Scuole medie, nell’ora di educazione fisica arriva lo yoga

L'Istituto Comprensivo "Bernardino Luini" dalla prossima settimana inserisce in alcune ore di educazione fisica la pratica dello Yoga

Avarie

Dalla prossima settimana l’istituto Comprensivo “Bernardino Luini” inserirà in alcune ore di educazione fisica la pratica dello Yoga grazie all’iniziativa della Dirigente Scolastica Dott.ssa Menditto e della Docente di Scienze Motorie Prof.ssa Fiengo.

Le lezioni verranno impartite da Michael Steinrotter di Luino Yoga.

Lo Yoga, disciplina antica, i cui primi riferimenti risalgono a più di 5.000 anni fa, propone un sentiero alla (ri-)congiunzione fra corpo e mente. Difatti, negli Yoga Sutra di Pantanjali, il secondo aforisma legge: “Lo Yoga è il controllo delle onde-pensiero della mente”.

Nell’età dell’adolescenza, lo sviluppo della mente e del corpo possono seguire due velocità diverse per poi ricongiungersi dopo. Durante questa fase, spesso agitata e irrequieta, la distanze variabili fra mente e corpo possono essere colmate da un’attenta introspezione ed osservazione.

L’accettazione del proprio corpo così com’è con tutti i suoi limiti ma anche con tutte le sue potenzialità, l’abbandono di qualsiasi spinta competitiva nella pratica dello Yoga accresce la consapevolezza dell’essere, della propria esistenza nel momento presente. Lo Yoga, nella pratica spesso non senza fatica, rimodula lo spazio-tempo per condurci con saggezza al presente, l’unico momento in cui esistiamo.

Sentirsi integri, completi, in pace con se stessi alla fine della pratica, imparando a non commisurarsi con gli altri durante la pratica (e dopo), rallenta le “onde-pensiero”, ci rende calmi, aperti e sempre più indipendenti dai condizionamenti esterni.

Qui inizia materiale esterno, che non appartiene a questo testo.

### src/verilog/cacheGeometryPkg.sv
package cacheGeometryPkg;

  // Array shape
  localparam int WordBits     = 32;
  localparam int NumSets      = 16;
  localparam int WordsPerLine = 4;
  // Single LRU bit per set only covers two ways
  localparam int NumWays      = 2;

  // Address split, low bits first
  localparam int ByteOffsetBits = 2;
  localparam int OffsetBits     = $clog2(WordsPerLine);
  localparam int IndexBits      = $clog2(NumSets);
  localparam int TagBits        = WordBits - IndexBits - OffsetBits - ByteOffsetBits;

  localparam int WordLsb  = ByteOffsetBits;
  localparam int IndexLsb = WordLsb + OffsetBits;
  localparam int TagLsb   = IndexLsb + IndexBits;

  // Last word of a line transfer
  localparam int LastWord = WordsPerLine - 1;

  typedef logic [WordBits-1:0]         cacheWordT;
  typedef logic [TagBits-1:0]          tagT;
  typedef logic [IndexBits-1:0]        setIndexT;
  typedef logic [OffsetBits-1:0]       wordIndexT;
  typedef logic [WordBits/8-1:0]       byteMaskT;
  typedef logic [$clog2(NumWays)-1:0]  wayIndexT;

endpackage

Nel nostro mondo, caratterizzato da un’estrema esteriorizzazione percettiva, di stravolgente apporto di sollecitazioni sensoriali, il tempo e lo spazio per l’introspezione si restringono sempre di più. Pare sia sempre più importante come gli altri ci vedono e non come ci vediamo noi stessi.

L’esasperazione dell’esterorità della nostra esistenza ci porta a diventare preda facile di mode, tendenze, opinioni ev(mal-)costumi che finiscono con l’aumentare l’ansia e lo stress nel (vano) tentativo di “mantenere il passo”.

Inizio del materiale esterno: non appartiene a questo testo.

<file path="config.mk">
export PLATFORM = sky130hd
export DESIGN_NAME = wayMerge
export DESIGN_NICKNAME = d
export VERILOG_FILES = /design/src/verilog/cacheGeometryPkg.sv /design/src/verilog/wayMerge.sv
export SDC_FILE = /design/constraint.sdc
export NUM_CORES = 1
export LEC_CHECK = 0
export BUFFER_PORTS_ARGS = -buffer_cell sky130_fd_sc_hd__buf_2
export CORE_AREA = 2 2 72 74
export CTS_CLUSTER_SIZE = 40
export DETAILED_ROUTE_END_ITERATION = 12
export DIE_AREA = 0 0 74 76
export GPL_ROUTABILITY_DRIVEN = 0
export PLACE_DENSITY = 0.92
export SLEW_MARGIN = 20
export SYNTH_ARGS = -nofsm -noshare
export SYNTH_HDL_FRONTEND = slang
export SYNTH_SLANG_ARGS = --single-unit
</file>
<file path="constraint.sdc">
create_clock -name clk -period 1.5 [get_ports clk]
set_clock_uncertainty 0.2 [all_clocks]
set_input_delay 0.075 -clock clk [delete_from_list [all_inputs] [get_ports clk]]
set_output_delay 0.075 -clock clk [all_outputs]
set_load 0.1 [all_outputs]
</file>
<file path="src/verilog/cacheGeometryPkg.sv">
package cacheGeometryPkg;

  // Array shape
  localparam int WordBits     = 32;
  localparam int NumSets      = 16;
  localparam int WordsPerLine = 4;
  // Single LRU bit per set only covers two ways
  localparam int NumWays      = 2;

  // Address split, low bits first
  localparam int ByteOffsetBits = 2;
  localparam int OffsetBits     = $clog2(WordsPerLine);
  localparam int IndexBits      = $clog2(NumSets);
  localparam int TagBits        = WordBits - IndexBits - OffsetBits - ByteOffsetBits;

  localparam int WordLsb  = ByteOffsetBits;
  localparam int IndexLsb = WordLsb + OffsetBits;
  localparam int TagLsb   = IndexLsb + IndexBits;

  // Last word of a line transfer
  localparam int LastWord = WordsPerLine - 1;

  typedef logic [WordBits-1:0]         cacheWordT;
  typedef logic [TagBits-1:0]          tagT;
  typedef logic [IndexBits-1:0]        setIndexT;
  typedef logic [OffsetBits-1:0]       wordIndexT;
  typedef logic [WordBits/8-1:0]       byteMaskT;
  typedef logic [$clog2(NumWays)-1:0]  wayIndexT;

endpackage

</file>
<file path="src/verilog/wayMerge.sv">
`timescale 1ns/1ns

module wayMerge
  import cacheGeometryPkg::*;
(
  input  logic               clk,
  input  logic               reset,
  input  logic [NumWays-1:0] wayHit,
  input  logic [NumWays-1:0] wayValid,
  input  logic [NumWays-1:0] wayDirty,
  input  tagT                wayTag  [NumWays],
  input  cacheWordT          wayWord [NumWays],
  input  setIndexT           setIndex,
  input  wayIndexT           rdWay,
  input  logic               lruTouch,
  output logic               hit,
  output wayIndexT           hitWay,
  output wayIndexT           victimWay,
  output tagT                selTag,
  output logic               selDirty,
  output cacheWordT          rdWord
);

  // One entry per set naming its least recently used way
  wayIndexT [NumSets-1:0] lruBits;

  assign hit = |wayHit;

  // Lowest hitting way, at most one hits anyway
  always_comb begin
    hitWay = '0;
    for (int w = NumWays - 1; w >= 0; w--) begin
      if (wayHit[w]) begin
        hitWay = wayIndexT'(w);
      end
    end
  end

  // Invalid ways are filled before LRU is consulted
  always_comb begin
    victimWay = lruBits[setIndex];
    for (int w = NumWays - 1; w >= 0; w--) begin
      if (!wayValid[w]) begin
        victimWay = wayIndexT'(w);
      end
    end
  end

  // Addressed way outputs
  assign rdWord   = wayWord[rdWay];
  assign selTag   = wayTag[rdWay];
  assign selDirty = wayDirty[rdWay];

  // With two ways the other one becomes LRU
  always_ff @(posedge clk, posedge reset) begin
    if (reset) begin
      lruBits <= '0;
    end else if (lruTouch) begin
      lruBits[setIndex] <= ~rdWay;
    end
  end

endmodule

</file>
==> results of run 1 <==
[cell families (layout without fill, tap and decap cells)]
| logic type | Yosys count | count (layout) | synth area share |
|---|---|---|---|
| AOI/OAI and AO/OA | 34 | 34 | 0.1668 |
| buffers and inverters | 17 | 201 | 0.05850 |
| DFF | 16 | 16 | 0.2530 |
| muxes | 62 | 62 | 0.4632 |
| other | 0 | 3 | 0 |
| and+or+nand+nor | 15 | 15 | 0.05851 |
[final timing paths]
kind / endpoint / cells after the start / start
max: victimWay / 4 / lruBits[7]
min: lruBits[0] / 3 / setIndex[2]
max reg2reg: lruBits[3] / 3 / lruBits[3]
min reg2reg: lruBits[5] / 2 / lruBits[5]
max in group asynchronous: lruBits[14] / 3 / reset
min in group asynchronous: lruBits[11] / 3 / reset
[cell usage after synthesis, drive strengths merged]
cell type and instances:
buf 12, dfrtp 16, nand3 2, mux2 57
nor2b 1, mux4 3, nor2 1, nand2b 3
o221a 1, or3b 2, o41ai 4, nand2 2
inv 2, a41oi 1, mux2i 2, clkbuf 3
or2 1, o31ai 16, nand3b 3, o21ai 12
[power breakdown]
group | internal [µW] | switching (µW)
Clock | 233 | 150
Combinational | 843 | 1330
Sequential | 520 | 49.1
Total | 1600 | 1530
[layer usage]
layer,GRT usage,part of all wire
met5,0,0.0017
met1,0.3059,0.35
met2,0.4375,0.50
met4,0.07636,0.019
met3,0.1217,0.13
[final cells by class]
type,count,area (µm²),area share
sequential,16,400.4,0.1121
timing repair buffer,195,1899,0.5317
inverter,2,7.507,0.002102
clock buffer,4,55.05,0.01541
multi-input combinational,111,1115,0.3121
tap,70,87.58,0.02452
antenna,3,7.507,0.002102
[repair_timing]
item / 4_1_cts / 5_1_grt
setup endpoints to repair: 1 / 1
resized for setup: 3 / 1
pin swaps: 3 / 2
buffers inserted: 2 / 0
hold buffers: 1 / 0
hold endpoints to repair: 16 / 0
[metrics by stage]
stage                     instance area (µm²)  hold WS [ps]  utilization
after CTS                                3557         27.53       0.7241
after floorplan                          1597        -211.3            -
final                                    3572         35.02       0.7272
after global placement                   3473        -55.37       0.7071
after global routing                     3570         73.10       0.7267
after detailed placement                 3473        -32.58       0.7071
[critical path: stages, from the launching register on]
cell and delay [ps]:
dfrtp_1 370, mux4_2 510, nand2b_4 100, a41oi_4 120, buf_12 190
==> run_results.csv, run 1 <==
group,metric,value,unit
worst_setup_path,cp-start-kind,"register",
sta,max_freq,0.5485,GHz
layout,nets,455,
drt,drt_iter0_drc,129,
layout,final_cell_mix,"buf_2, buf_12, mux2_2, dfrtp_1, o31ai_1",
sta,finalCriticalPeriod,1823,ps
place,port_buffers,185,
drt,vias,2007,
job,cap_violations,0,
logic_synthesis,synthCells,144,
layout,top_regs,"lruBits: 16 flops",
sta,slew_headroom,0.5904,
logic_synthesis,syn_nets,270,
die,rows,26,
clock_tree,clock_path_buffers,2,
power_and_ir_drop,irDropWorstVdd,0.5728,mV
sta,worstMarginPinSlew,613.7,ps
logic_synthesis,synth_seq_cells,16,
die,io_pins,186,
sta,grt_setup_unrepaired,"yes",
drt,drt_first_pass_iters,4,
die,initial_utilization,0.3222,
global_routing,grt.overflow.total,0,
global_routing,grt_pass1_wl,11270,µm
layout,syn_to_final_growth,125.7,%
logic_synthesis,syn_area_per_cell,10.99,µm²
sta,finalSetupTns,-323.1,ps
power_and_ir_drop,finalPower,3126,µW
drt,drc,0,
global_routing,grt.total_usage,0.2662,
logic_synthesis,ys_top_cells_by_area,"mux2_2, dfrtp_1, o31ai_1",
worst_setup_path,crit_type,"reg -> out",
sta,setup_viol,1,
die,coreArea,4912,µm²
place,pre_cts_slack,-97.86,ps
drt,drtAntennaViolNets,0,
sta,post-route-period-util,1.215,
die,die_h,76,µm
worst_setup_path,ff2ff_setup_slack,460,ps
sta,hold_viol,0,
power_and_ir_drop,p_leak,0.001688,µW
global_routing,grt_pass1_vias,2150,
logic_synthesis,yosysWarnings,0,
clock_tree,cts_tree,"done",
drt,via_per_inst,5.005,
worst_setup_path,worstPathRequired,1220,ps
logic_synthesis,synth_cell_types,27,
clock_tree,clock_sinks,16,
worst_setup_path,crit_path_max_fanout,2,
global_routing,grt_max_degree,38,
layout,layout_commonest_cell,"buf_2",
die,dieWidth,74,µm
logic_synthesis,syn_area,1583,µm²
layout,largest_reg_flops,16,
clock_tree,clk_pin_slew,60,ps
worst_setup_path,crit_arrival,1550,ps
drt,wirelength,7776,µm
logic_synthesis,synth_top_area_share,0.4055,
outcome,violations,"setup timing",
logic_synthesis,seq_area_frac_synth,0.2530,
sta,timing.final.ws_setup,-323.1,ps
worst_hold_path,hold_class,"in -> reg",
drt,wl_per_cell,19.39,µm
sta,slew_viol_final,0,
die,die-area,5624,µm²
power_and_ir_drop,power.density,875.0,nW/µm²
clock_tree,worstSkewPairLatency,250,ps
place,dp_cells,391,
clock_tree,numCtsBuffers,3,
clock_tree,clock_tree.root_cell,"clkbuf_8",
layout,n_fill_cell,322,
layout,stdcell_count,401,
layout,largest_register,"lruBits",
outcome,outcome,"finished with violations",
worst_setup_path,cp-end-kind,"output port",
clock_tree,cts_max_level,1,
logic_synthesis,yosys.area.top_type,"mux2_2",
global_routing,antenna_found_initial,4,
layout,drive_above_1_share,0.8140,
place,dp_hpwl,6427,µm
Power figures use the tool's default switching activity.
==> inputs of run 2 (changes only) <==
Settings changed: BUFFER_PORTS_ARGS -buffer_cell sky130_fd_sc_hd__buf_2 to default, CORE_AREA 2 2 72 74 to 2 2 73 75, DIE_AREA 0 0 74 76 to 0 0 75 77, DONT_BUFFER_PORTS from default to 1, PLACE_DENSITY 0.92 to 0.58.
==> run_results.csv, run 2 (synthesis results as in run 1) <==
group,metric,value,unit
outcome,outcome,"finished with violations",
outcome,violations,"setup timing",
worst_setup_path,crit_path_max_fanout,2,
die,die_h,77,µm
worst_setup_path,cp-end-kind,"output port",
power_and_ir_drop,power.density,1301,nW/µm²
clock_tree,cts_tree,"done",
clock_tree,clock_sinks,16,
global_routing,antenna_found_initial,0,
drt,wirelength,5728,µm
sta,timing.final.ws_setup,-294.2,ps
layout,syn_to_final_growth,11.30,%
worst_setup_path,rr_worst_depth,3,
worst_hold_path,hold_class,"in -> reg",
job,cap_violations,0,
sta,grt_setup_unrepaired,"yes",
sta,finalCriticalPeriod,1794,ps
layout,n_antenna_cell,0,
worst_setup_path,critPathCapture,"victimWay",
sta,slew_viol_final,0,
sta,slew_headroom,0.5724,
power_and_ir_drop,irDropWorstVdd,0.6235,mV
clock_tree,clock_tree.root_cell,"clkbuf_8",
power_and_ir_drop,p_leak,0.0006444,µW
sta,max_freq,0.5574,GHz
worst_setup_path,crit_arrival,1520,ps
drt,drt_first_pass_iters,4,
sta,setup_viol,4,
drt,vias,1254,
die,rows,26,
clock_tree,worstSkewPairLatency,240,ps
layout,final_cell_mix,"mux2_2, dfrtp_1, o31ai_1, o21ai_0, buf_4",
sta,post-route-period-util,1.196,
global_routing,grt_pass1_wl,8204,µm
sta,worstMarginPinSlew,640.8,ps
global_routing,grt_pass1_vias,1320,
worst_setup_path,worstPathRequired,1220,ps
layout,drive_above_1_share,0.5455,
clock_tree,clock_path_buffers,2,
place,port_buffers,0,
place,placed_cell_area,1642,µm²
layout,largest_reg_flops,16,
clock_tree,cts_max_level,1,
layout,n_fill_cell,513,
drt,drtAntennaViolNets,0,
sta,finalSetupTns,-317.0,ps
worst_setup_path,worstReg2RegStart,"lruBits[2]",
clock_tree,clk_pin_slew,60,ps
worst_setup_path,cp-start-kind,"register",
drt,via_per_inst,5.887,
die,initial_utilization,0.3180,
layout,largest_register,"lruBits",
layout,design_area,1762,µm²
layout,nets,271,
worst_setup_path,crit_type,"reg -> out",
global_routing,grt.total_usage,0.1917,
clock_tree,numCtsBuffers,3,
global_routing,grt_max_degree,60,
sta,hold_viol,0,
drt,drc,0,
layout,top_regs,"lruBits: 16 flops",
die,dieWidth,75,µm
drt,drt_iter0_drc,65,
die,io_pins,186,
worst_setup_path,ff2ff_setup_slack,80,ps
worst_setup_path,r2r_end,"lruBits[2]",
layout,layout_commonest_cell,"mux2_2",
place,dp_hpwl,4693,µm
worst_setup_path,cp-startpoint,"lruBits[12]",
die,die-area,5775,µm²
die,coreArea,4977,µm²
global_routing,grt.overflow.total,0,
drt,wl_per_cell,26.89,µm
run 2: cell count changes in the layout (fill, tap and decap cells not counted):
cell,before,now
buf_4,7,5
buf_2,127,0
diode_2,3,0
buf_12,60,1
dlymetal6s4s_1,0,1
dlygate4sd3_1,1,4
clkbuf_8,4,3
run 2: how the worst min path moves through the flow:
stage	from	cells after the start	to	slack [ps]
3_3_place_gp	reset	1	lruBits[0]	-150
6_report	setIndex[2]	2	lruBits[9]	10
5_1_grt	setIndex[0]	2	lruBits[3]	30
4_1_cts	setIndex[2]	1	lruBits[3]	-270
2_1_floorplan	reset	1	lruBits[0]	-210
3_5_place_dp	reset	1	lruBits[1]	-120
run 2: what timing repair did:
action                                 4_1_cts  5_1_grt
buffers inserted                             2        0
hold buffers                                 4        1
pin swaps                                    3        0
endpoints found under the hold margin       32       10
resized for setup                            4        1
setup endpoints to repair                    1       13
run 2: critical path, cell delays in order (launching register included):
cell and delay (ps):
dfrtp_1 390, mux4_2 470, nand3_2 90, a41oi_4 130, buf_12 190
run 2: metrics by stage:
step | util | worst slack [ps] | std cells | total power, µW | hold slack [ps]
2_1_floorplan | - | -158.7 | 144 | 1873 | -211.3
3_3_place_gp | 0.3298 | -81.78 | 203 | 1905 | -147.5
3_5_place_dp | 0.3298 | -103.6 | 203 | 1925 | -123.0
4_1_cts | 0.3514 | -301.5 | 212 | 2296 | -273.9
5_1_grt | 0.3539 | -352.1 | 213 | 2373 | 30.27
6_report | 0.3539 | -294.2 | 213 | 2293 | 10.87
run 2: area by class of cell:
| cell class | instances | area (µm²) | area share |
|---|---|---|---|
| multi-input cells | 111 | 1115 | 0.6328 |
| clock buffers | 3 | 41.29 | 0.02344 |
| flip-flops and latches | 16 | 400.4 | 0.2273 |
| repair buffers | 11 | 110.1 | 0.06250 |
| inverters | 2 | 7.507 | 0.004261 |
| well taps | 70 | 87.58 | 0.04972 |
run 2: power breakdown:
part           internal [µW]  total (µW)  switching (µW)  leakage, µW
Sequential               520         561            41.8     0.000203
Combinational            282        1410            1130     0.000420
Clock                    178         323             145    0.0000216
run 2: routing by layer:
metal,vias to the layer above,track usage,share of wire
met4,0,0.03214,0.0033
li1,553,-,-
met2,77,0.3018,0.51
met3,2,0.08673,0.11
met5,-,0,0
met1,622,0.2423,0.38
==> inputs of run 3 (changes only) <==
Settings changed: CELL_PAD_IN_SITES_DETAIL_PLACEMENT from default to 1, CELL_PAD_IN_SITES_GLOBAL_PLACEMENT from default to 2, CORE_AREA 2 2 73 75 to default, CORE_UTILIZATION from default to 31, DIE_AREA 0 0 75 77 to default, PLACE_DENSITY 0.58 to 0.91.
==> run_results.csv, run 3 (synthesis results as in run 1) <==
group,metric,value,unit
drt,drc,0,
global_routing,grt_pass1_vias,1336,
worst_setup_path,ff2ff_setup_slack,50,ps
worst_setup_path,slowest_delay,480,ps
drt,drt_iter0_drc,34,
layout,top_regs,"lruBits: 16 flops",
global_routing,grt.overflow.total,0,
worst_hold_path,hold_class,"in -> reg",
die,coreArea,4817,µm²
worst_setup_path,cp-start-kind,"register",
power_and_ir_drop,clkPwrFrac,0.139,
clock_tree,numCtsBuffers,3,
layout,syn_to_final_growth,13.44,%
worst_setup_path,worstReg2RegStart,"lruBits[1]",
worst_setup_path,rr_worst_depth,3,
layout,n_fill_cell,554,
sta,grt_setup_unrepaired,"yes",
layout,multi_input_area,1115,µm²
worst_setup_path,cp_slowest_cell,"mux4_2",
clock_tree,clock_path_buffers,2,
sta,finalSetupTns,-285.2,ps
global_routing,grt_max_degree,60,
power_and_ir_drop,seqPwrFrac,0.246,
drt,drtAntennaViolNets,0,
power_and_ir_drop,p_int,978.7,µW
sta,max_freq,0.5602,GHz
layout,nets,274,
worst_hold_path,worstHoldPathCells,2,
power_and_ir_drop,power_switching,1318,µW
clock_tree,cts_tree,"done",
die,die-area,5396,µm²
drt,wirelength,6698,µm
outcome,outcome,"finished with violations",
layout,largest_register,"lruBits",
outcome,violations,"hold timing, setup timing",
layout,largest_reg_flops,16,
global_routing,grt.total_usage,0.2375,
layout,final_cell_mix,"mux2_2, dfrtp_1, o31ai_1, o21ai_0, buf_4",
worst_setup_path,r2r_end,"lruBits[1]",
die,io_pins,186,
power_and_ir_drop,power.density,1279,nW/µm²
clock_tree,clock_sinks,16,
worst_hold_path,hold_end,"lruBits[11]",
global_routing,antenna_found_initial,3,
place,dp_hpwl,5488,µm
global_routing,grt_pass1_wl,8942,µm
sta,slew_viol_final,0,
place,pre_cts_slack,-115.7,ps
drt,via_per_inst,5.819,
layout,drive_above_1_share,0.5411,
worst_setup_path,worstPathRequired,1220,ps
die,rows,25,
layout,seqCellArea,400.4,µm²
drt,wl_per_cell,31.01,µm
worst_setup_path,cp-startpoint,"lruBits[15]",
worst_setup_path,crit_path_max_fanout,2,
die,initial_utilization,0.3286,
clock_tree,worstSkewPairLatency,250,ps
sta,finalCriticalPeriod,1785,ps
sta,timing.final.ws_setup,-285.2,ps
sta,worstMarginPinSlew,632.5,ps
sta,slew_headroom,0.5779,
drt,vias,1257,
power_and_ir_drop,irDropWorstVdd,0.5016,mV
job,cap_violations,0,
clock_tree,clk_pin_slew,60,ps
power_and_ir_drop,pwr-share-comb,0.614,
worst_setup_path,crit_arrival,1510,ps
die,dieWidth,73.46,µm
die,die_h,73.46,µm
clock_tree,cts_max_level,1,
sta,setup_viol,1,
power_and_ir_drop,swShare,0.5739,
drt,drt_first_pass_iters,4,
power_and_ir_drop,p_leak,0.0006617,µW
worst_hold_path,hp-start,"setIndex[0]",
sta,hold_viol,1,
worst_setup_path,crit_type,"reg -> out",
sta,hold_slack,-5.967,ps
worst_setup_path,cp-end-kind,"output port",
layout,layout_commonest_cell,"mux2_2",
place,port_buffers,0,
worst_setup_path,worstPathCellList,"mux4_2 > nand3_2 > a41oi_4 > buf_12",
clock_tree,clock_tree.root_cell,"clkbuf_8",
sta,post-route-period-util,1.190,
-- run 3: cell count changes in the layout (fill, tap and decap cells not counted) --
cell	before	now
dlymetal6s4s_1	1	2
dlygate4sd3_1	4	5
diode_2	0	3
buf_4	5	6
-- run 3: area by class of cell --
| cell class | count | share of cell area |
|---|---|---|
| Antenna cell | 3 | 0.004181 |
| Clock buffer | 3 | 0.02300 |
| Inverter | 2 | 0.004181 |
| Multi-Input combinational cell | 111 | 0.6209 |
| Sequential cell | 16 | 0.2230 |
| Tap cell | 67 | 0.04669 |
| Timing Repair Buffer | 14 | 0.07805 |
-- run 3: how the worst max path moves through the flow --
stage	slack (ps)	endpoint
5_1_grt	-330	victimWay
6_report	-290	victimWay
4_1_cts	-300	victimWay
3_5_place_dp	-120	victimWay
2_1_floorplan	-160	victimWay
3_3_place_gp	-80	victimWay
-- run 3: what timing repair did --
item,4_1_cts,5_1_grt
endpoints found under the hold margin,32,0
hold buffers,7,0
pin swaps,3,1
resized for setup,4,2
setup endpoints to repair,1,10
buffers inserted,1,2
-- run 3: worst max-delay path, delay by kind of cell, from the launching register on --
kind                   cells  cell delay, ps
flip-flops                 1             370
buffers and inverters      1             180
AND/OR/NAND/NOR            1             100
multiplexers               1             480
AO/OA/AOI/OAI              1             130
-- run 3: through the flow --
stage,power (µW),cells,util,instance area (µm²)
after floorplan,1873,144,-,1597
after global placement,1902,200,0.3400,1638
after detailed placement,1930,200,0.3400,1638
after CTS,2301,211,0.3670,1768
after global routing,2368,216,0.3727,1795
final,2297,216,0.3727,1795
-- run 3: per-layer routing --
metal | routed length [µm] | share of wire | vias up | GRT usage
met3 | 613 | 0.092 | 10 | 0.09465
met2 | 3459 | 0.52 | 70 | 0.3853
met1 | 2482 | 0.37 | 613 | 0.2828
met5 | 0 | 0 | - | 0
met4 | 142 | 0.021 | 0 | 0.08547
li1 | - | - | 564 | -
-- run 3: power groups by stage --
| stage | sequential (µW) | clock (µW) | combinational [µW] |
|---|---|---|---|
| floorplan | 556 | 0 | 1320 |
| global placement | 558 | 0 | 1340 |
| detailed placement | 572 | 0 | 1360 |
| CTS | 565 | 323 | 1410 |
| global route | 576 | 341 | 1450 |
| finish | 566 | 320 | 1410 |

Prendere consapevolezza delle “onde-pensiero“, del film accelerato dei nostri pensieri incontrollati e caotici è il prima passo per una pacificazione interiore. Ed è proprio qui dove lo Yoga nelle sue varie espressioni ci può essere di prezioso aiuto.

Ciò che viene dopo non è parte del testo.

[src/verilog/cacheController.sv]
`timescale 1ns/1ns

module cacheController
  import cacheGeometryPkg::*, cacheControlPkg::*;
(
  input  logic               clk,
  input  logic               reset,
  input  logic               memRead,
  input  logic               memWrite,
  input  logic [WordBits-1:0] addr,
  input  cacheWordT          writeData,
  input  byteMaskT           byteMask,
  input  logic               clean,
  input  logic               BusReady,
  input  cacheWordT          busRData,
  input  logic               hit,
  input  wayIndexT           hitWay,
  input  wayIndexT           victimWay,
  input  tagT                selTag,
  input  logic               selDirty,
  input  cacheWordT          rdWord,
  output logic               Stall,
  output busOpE              busOp,
  output logic [WordBits-1:0] busAddr,
  output cacheWordT          busWData,
  output setIndexT           setIndex,
  output wordIndexT          wordIndex,
  output tagT                lookupTag,
  output cacheWordT          wayWData,
  output byteMaskT           wayMask,
  output logic [NumWays-1:0] wordWE,
  output logic [NumWays-1:0] tagWE,
  output logic               dirtyIn,
  output logic [NumWays-1:0] cleanWE,
  output wayIndexT           rdWay,
  output logic               lruTouch
);

  cacheStateE state, nextState;

  setIndexT  reqSet;
  wordIndexT reqWord;
  tagT       reqTag;
  wordIndexT wordCount;
  wayIndexT  victimReg;
  logic      flushing;
  logic      request, missStart, lastBeat, flushDone;

  // Flush walk visits {set, way} in order
  logic [IndexBits:0] flushCount;
  setIndexT           flushSet;
  wayIndexT           flushWay;

  assign reqSet  = addr[IndexLsb +: IndexBits];
  assign reqWord = addr[WordLsb +: OffsetBits];
  assign reqTag  = addr[TagLsb +: TagBits];

  assign {flushSet, flushWay} = flushCount;

  assign request   = memRead | memWrite;
  assign missStart = (state == Ready) & ~clean & request & ~hit;
  assign lastBeat  = BusReady & (wordCount == wordIndexT'(LastWord));
  assign flushDone = (flushCount == '1);

  always_comb begin
    nextState = state;
    case (state)
      Ready: begin
        if (clean) begin
          nextState = Flush;
        end else if (missStart) begin
          nextState = selDirty ? WriteBack : MemRead;
        end
      end
      WriteBack: begin
        if (lastBeat) begin
          nextState = flushing ? Flush : MemRead;
        end
      end
      MemRead: begin
        if (lastBeat) begin
          nextState = Ready;
        end
      end
      Flush: begin
        if (selDirty) begin
          nextState = WriteBack;
        end else if (flushDone) begin
          nextState = Ready;
        end
      end
      default: nextState = Ready;
    endcase
  end

  always_ff @(posedge clk, posedge reset) begin
    if (reset) begin
      state      <= Ready;
      flushing   <= 1'b0;
      victimReg  <= '0;
      wordCount  <= '0;
      flushCount <= '0;
    end else begin
      state <= nextState;
      if (state == Ready && clean) begin
        flushing <= 1'b1;
      end else if (state == Flush && nextState == Ready) begin
        flushing <= 1'b0;
      end
      if (missStart) begin
        victimReg <= victimWay;
      end else if (state == Flush && selDirty) begin
        victimReg <= flushWay;
      end
      // Bus word counter, wraps back to 0 after the last word
      if ((state == WriteBack || state == MemRead) && BusReady) begin
        wordCount <= wordCount + wordIndexT'(1);
      end
      // A dirty entry is revisited once it has been written back
      if (state == Flush && !selDirty) begin
        flushCount <= flushCount + {{IndexBits{1'b0}}, 1'b1};
      end
    end
  end

  // Array addressing
  assign setIndex  = (state == Flush || flushing) ? flushSet : reqSet;
  assign wordIndex = (state == Ready) ? reqWord : wordCount;
  assign lookupTag = reqTag;

  always_comb begin
    wordWE   = '0;
    tagWE    = '0;
    cleanWE  = '0;
    dirtyIn  = 1'b0;
    wayWData = writeData;
    wayMask  = byteMask;
    rdWay    = victimReg;
    lruTouch = 1'b0;
    case (state)
      Ready: begin
        rdWay = hit ? hitWay : victimWay;
        if (!clean && request && hit) begin
          lruTouch = 1'b1;
          // Tag rewrite is the same tag and just sets dirty
          if (memWrite) begin
            wordWE[hitWay] = 1'b1;
            tagWE[hitWay]  = 1'b1;
            dirtyIn        = 1'b1;
          end
        end
      end
      WriteBack: cleanWE[victimReg] = lastBeat;
      MemRead: begin
        wayWData           = busRData;
        wayMask            = '1;
        wordWE[victimReg]  = BusReady;
        tagWE[victimReg]   = lastBeat;
      end
      Flush: rdWay = flushWay;
      default: ;
    endcase
  end

  // Bus side
  always_comb begin
    case (state)
      WriteBack: busOp = BusWrite;
      MemRead:   busOp = BusRead;
      default:   busOp = BusIdle;
    endcase
  end

  // Write-back goes out at the victim's old tag
  assign busAddr  = {(state == WriteBack) ? selTag : reqTag, setIndex, wordCount,
                     {ByteOffsetBits{1'b0}}};
  assign busWData = rdWord;

  assign Stall = (state != Ready) | clean | (request & ~hit);

endmodule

Attraverso gli asana, le posture, il pranayama, il controllo e l’estensione della respirazione, possiamo rallentare “le onde”, creare spazio e tempo per la visione di noi stessi. Possiamo scoprire come noi siamo, con la nostra mentre, parte indivisibile del nostro corpo; come entrambi, in armonia e equilibrio, costituiscono la persona che non è solo mente, nè solo corpo ma la congiunzione armoniosa di entrambi.